The explosive growth of contemporary art shows during the past 15 years, Ms. Grabner acknowledged, has led to “biennial/triennial fatigue.”
But she vividly recalls the Carnegie International of 1991, curated by Lynne Cooke and Mark Francis. The show is remembered for expanding to The Mattress Factory where work by Ann Hamilton, John Cage and Christian Boltanski was shown. Christopher Wool’s text paintings in stenciled block letters, such as THESHOW/ISOVER appeared at different spots in the city. One of his works is on display at the museum’s back entrance. This show also marked the first time a team of curators outside the museum organized it.
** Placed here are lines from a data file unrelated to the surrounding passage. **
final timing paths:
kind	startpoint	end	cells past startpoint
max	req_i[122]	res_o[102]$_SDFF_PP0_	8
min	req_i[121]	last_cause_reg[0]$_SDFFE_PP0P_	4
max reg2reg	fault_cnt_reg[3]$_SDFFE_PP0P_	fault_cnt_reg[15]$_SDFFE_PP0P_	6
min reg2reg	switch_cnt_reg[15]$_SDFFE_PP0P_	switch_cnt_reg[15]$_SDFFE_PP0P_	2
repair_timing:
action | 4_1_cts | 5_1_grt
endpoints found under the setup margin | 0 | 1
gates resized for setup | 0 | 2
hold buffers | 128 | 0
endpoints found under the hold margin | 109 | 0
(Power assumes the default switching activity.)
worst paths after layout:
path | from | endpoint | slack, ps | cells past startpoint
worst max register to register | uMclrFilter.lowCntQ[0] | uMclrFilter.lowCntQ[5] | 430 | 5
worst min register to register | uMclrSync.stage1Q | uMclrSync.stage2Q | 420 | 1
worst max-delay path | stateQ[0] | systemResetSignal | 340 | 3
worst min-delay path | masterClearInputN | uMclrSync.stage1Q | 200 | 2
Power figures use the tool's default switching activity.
File: src/rtl/rsl_consts.vh
// constants for the reset, serial rom load and test status block
// Overview of operation
// - reset released after supply good starts the internal reset sequence
// - serial rom clock period is 256 core clock periods
// - each serial rom clock cycle steps the rom to its next bit
// - rom contents arrive one bit at a time on the serial data input
// - device drives active-low rom output enable so the rom drives data
// - test status output is low while system reset is applied
// - test status is forced high at start of cache self-test
// - self-test end clears status on pass, leaves it high on fail
// - timeout reset fires after one billion core cycles without retirement
// - timeout reset gives a 256 core cycle pulse on test status
// - bypass input clocks internal logic from the board clock instead
`ifndef RSL_CONSTS_VH
`define RSL_CONSTS_VH
// ----------------------------------------------------------------
// timing counts, in core clock cycles, and the load length in bits
// ----------------------------------------------------------------
`define RSL_SROM_DIV_LAST 8'hFF
`define RSL_SROM_HALF 8'h80
`define RSL_PULSE_CYCLES 9'h0100
`define RSL_SEQ_CYCLES 8'h40
`define RSL_TIMEOUT_CYCLES 30'h3B9A_CA00
`define RSL_LOAD_BITS 16'h0800
// ----------------------------------------------------------------
// sequencer states
// ----------------------------------------------------------------
`define RSL_ST_HOLD 2'h0
`define RSL_ST_SEQ 2'h1
`define RSL_ST_LOAD 2'h2
`define RSL_ST_RUN 2'h3
`endif

File: src/rtl/rsl_sync.v
// two flip-flop synchroniser for pin inputs
`timescale 1ns/10ps
module rsl_sync #(
   parameter W = 1
) (
   input wire sys_clk, // core clock
   input wire sys_rst, // async reset, active high
   input wire [W-1:0] d, // asynchronous inputs
   output wire [W-1:0] q // synchronised levels
);
   genvar i;
   generate
      for (i = 0; i < W; i = i + 1) begin : g_bit
         reg meta;
         reg sync;
         // first stage feeds only the second
         always @(posedge sys_clk or posedge sys_rst) begin
            if (sys_rst) begin
               meta <= 1'b0;
               sync <= 1'b0;
            end else begin
               meta <= d[i];
               sync <= meta;
            end
         end
         assign q[i] = sync;
      end
   endgenerate
endmodule
===== src/lighting_consts.svh =====
`ifndef LIGHTING_CONSTS_SVH
`define LIGHTING_CONSTS_SVH

`define CLOCK_HZ 40000000

`define OFS_RX_VALID_COUNT 16'h7617
`define OFS_RX_ERROR_COUNT 16'h761f
`define OFS_TX_COUNT 16'h7627
`define OFS_CONTROL_BITS 16'h9d3f
`define OFS_BROADCAST_LEVEL 16'h9d4b
`define OFS_STEP_RATE_CODE 16'h9e0f
`define OFS_TRANSITION_TIME 16'h9e12
`define OFS_STARTUP_LEVEL 16'h9e16
`define OFS_FAULT_LEVEL 16'h9e1a

`define CTL_LIT_BIT 0
`define CTL_RECALL_BIT 1
`define CTL_DARK_BIT 2
`define CTL_PRESENCE_BIT 3
`define CTL_DIM_OFF_BIT 4

`define RST_CONTROL_BITS 5'h08
`define RST_BROADCAST_LEVEL 8'h00
`define RST_STEP_RATE_CODE 4'h7
`define RST_TRANSITION_TIME 4'h0
`define RST_STARTUP_LEVEL 8'hfe
`define RST_FAULT_LEVEL 8'hfe
`define LEVEL_MAX 8'hfe

// step rates in tenths of a step per second, codes 1 to 15
`define RATE10_C1 3580
`define RATE10_C2 2530
`define RATE10_C3 1790
`define RATE10_C4 1270
`define RATE10_C5 894
`define RATE10_C6 633
`define RATE10_C7 447
`define RATE10_C8 316
`define RATE10_C9 224
`define RATE10_C10 158
`define RATE10_C11 112
`define RATE10_C12 79
`define RATE10_C13 56
`define RATE10_C14 40
`define RATE10_C15 28

`endif


===== src/lighting_pkg.sv =====
package lighting_pkg;

    typedef enum logic [2:0] {
        CMD_DARK = 3'h0,
        CMD_RECALL = 3'h1,
        CMD_LEVEL = 3'h2,
        CMD_STORE_STARTUP = 3'h3,
        CMD_STORE_FAULT = 3'h4,
        CMD_SETPOINT = 3'h5
    } line_cmd_e;

    typedef struct packed {
        line_cmd_e code;
        logic [7:0] value;
        logic [3:0] fade;
    } line_cmd_s;

    typedef struct packed {
        logic [15:0] addr;
        logic [15:0] wdata;
        logic wr;
        logic rd;
    } reg_req_s;

endpackage
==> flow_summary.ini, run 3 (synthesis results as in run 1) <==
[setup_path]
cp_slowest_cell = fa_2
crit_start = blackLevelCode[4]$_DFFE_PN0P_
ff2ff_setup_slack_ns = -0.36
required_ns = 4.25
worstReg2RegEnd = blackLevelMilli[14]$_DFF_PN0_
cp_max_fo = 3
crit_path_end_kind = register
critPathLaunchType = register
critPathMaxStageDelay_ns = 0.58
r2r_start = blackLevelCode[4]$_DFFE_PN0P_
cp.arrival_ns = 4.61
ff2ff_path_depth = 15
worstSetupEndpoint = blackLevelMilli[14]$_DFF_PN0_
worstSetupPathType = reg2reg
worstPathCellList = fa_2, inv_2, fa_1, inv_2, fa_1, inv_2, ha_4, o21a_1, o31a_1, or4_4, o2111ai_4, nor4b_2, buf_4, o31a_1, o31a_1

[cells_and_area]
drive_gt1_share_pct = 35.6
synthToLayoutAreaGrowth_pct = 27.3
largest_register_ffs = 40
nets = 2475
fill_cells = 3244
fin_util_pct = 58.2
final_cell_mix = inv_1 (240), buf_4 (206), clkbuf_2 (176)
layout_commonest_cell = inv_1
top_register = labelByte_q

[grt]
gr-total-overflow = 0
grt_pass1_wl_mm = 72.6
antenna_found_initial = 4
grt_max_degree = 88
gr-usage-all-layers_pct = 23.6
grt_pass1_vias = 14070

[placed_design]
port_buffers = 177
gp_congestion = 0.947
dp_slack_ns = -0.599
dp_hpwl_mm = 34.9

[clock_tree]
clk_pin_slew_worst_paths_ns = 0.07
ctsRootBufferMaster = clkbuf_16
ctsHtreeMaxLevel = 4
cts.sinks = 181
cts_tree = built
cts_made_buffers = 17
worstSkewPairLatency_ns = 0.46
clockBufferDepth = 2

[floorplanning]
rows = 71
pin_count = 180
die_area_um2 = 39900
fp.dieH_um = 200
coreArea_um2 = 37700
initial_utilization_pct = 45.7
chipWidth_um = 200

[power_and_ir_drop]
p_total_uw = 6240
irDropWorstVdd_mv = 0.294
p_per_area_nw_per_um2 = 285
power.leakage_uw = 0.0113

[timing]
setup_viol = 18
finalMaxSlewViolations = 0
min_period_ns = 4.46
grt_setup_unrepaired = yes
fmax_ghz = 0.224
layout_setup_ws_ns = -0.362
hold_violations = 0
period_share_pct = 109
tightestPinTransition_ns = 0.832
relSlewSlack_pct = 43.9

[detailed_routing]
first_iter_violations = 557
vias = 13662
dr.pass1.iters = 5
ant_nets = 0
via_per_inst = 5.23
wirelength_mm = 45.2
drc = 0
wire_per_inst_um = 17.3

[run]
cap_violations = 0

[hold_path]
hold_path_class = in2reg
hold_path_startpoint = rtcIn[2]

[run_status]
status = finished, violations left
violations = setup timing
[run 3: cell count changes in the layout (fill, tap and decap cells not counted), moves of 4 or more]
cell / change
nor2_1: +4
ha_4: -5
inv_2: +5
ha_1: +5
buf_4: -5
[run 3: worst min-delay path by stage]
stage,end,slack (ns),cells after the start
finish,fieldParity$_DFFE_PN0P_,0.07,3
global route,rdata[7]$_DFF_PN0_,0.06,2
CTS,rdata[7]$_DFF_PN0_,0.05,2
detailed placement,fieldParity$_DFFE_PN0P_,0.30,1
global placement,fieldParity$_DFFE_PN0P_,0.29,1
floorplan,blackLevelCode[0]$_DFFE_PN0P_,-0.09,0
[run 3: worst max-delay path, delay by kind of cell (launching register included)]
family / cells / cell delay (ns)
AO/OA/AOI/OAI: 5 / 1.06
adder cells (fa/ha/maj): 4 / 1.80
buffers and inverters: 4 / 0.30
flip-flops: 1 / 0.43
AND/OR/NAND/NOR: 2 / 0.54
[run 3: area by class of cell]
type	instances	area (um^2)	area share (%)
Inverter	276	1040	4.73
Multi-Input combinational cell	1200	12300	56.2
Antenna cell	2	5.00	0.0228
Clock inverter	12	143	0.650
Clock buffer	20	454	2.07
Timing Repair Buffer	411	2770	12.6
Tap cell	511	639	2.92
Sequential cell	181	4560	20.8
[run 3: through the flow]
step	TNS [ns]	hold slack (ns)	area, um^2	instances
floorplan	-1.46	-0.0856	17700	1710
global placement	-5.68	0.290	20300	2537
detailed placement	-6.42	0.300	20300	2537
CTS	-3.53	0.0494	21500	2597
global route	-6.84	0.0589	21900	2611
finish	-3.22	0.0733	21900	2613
“The 1991 Carnegie International was so important to me. The curators really were taking the temperature of what ideas were being proffered,” Ms. Grabner said.
In shows like the Carnegie International, curators select the artists but artists determine what they will make so the show’s context and ideas are largely driven by artists.
“On the upside, a benefit for these exhibitions are commissions” that allow artists to “play out something on a scale that they didn’t have in their studio or through a gallery. These exhibitions do provide artists with the opportunity to generate new work,” she said.
A show like the Carnegie International, Ms. Grabner said, demands a high level of scholarship while giving curators a chance to visit studios, meet new artists and have “a chance to see how place affects ideas as well as the bigger contextual forces that are shaping art.”
William Stover, a New York-based curator, worked at Carnegie Museum of Art from 1985 to 1994. Just before the much-praised 1991 Carnegie International opened, a well-known New York gallery director, Antonio Homem, appeared and Mr. Stover was asked to give him a tour of the international.
“The ability for me as a young, just-out-of undergrad art student to meet with someone like that and speak about contemporary art was fascinating. It was really a great learning experience for me,” Mr. Stover recalled.
“Andrew Carnegie was interested in bringing the world to Pittsburgh to inspire and to educate,” he added. “It still happens. I think it’s money well worth spent.”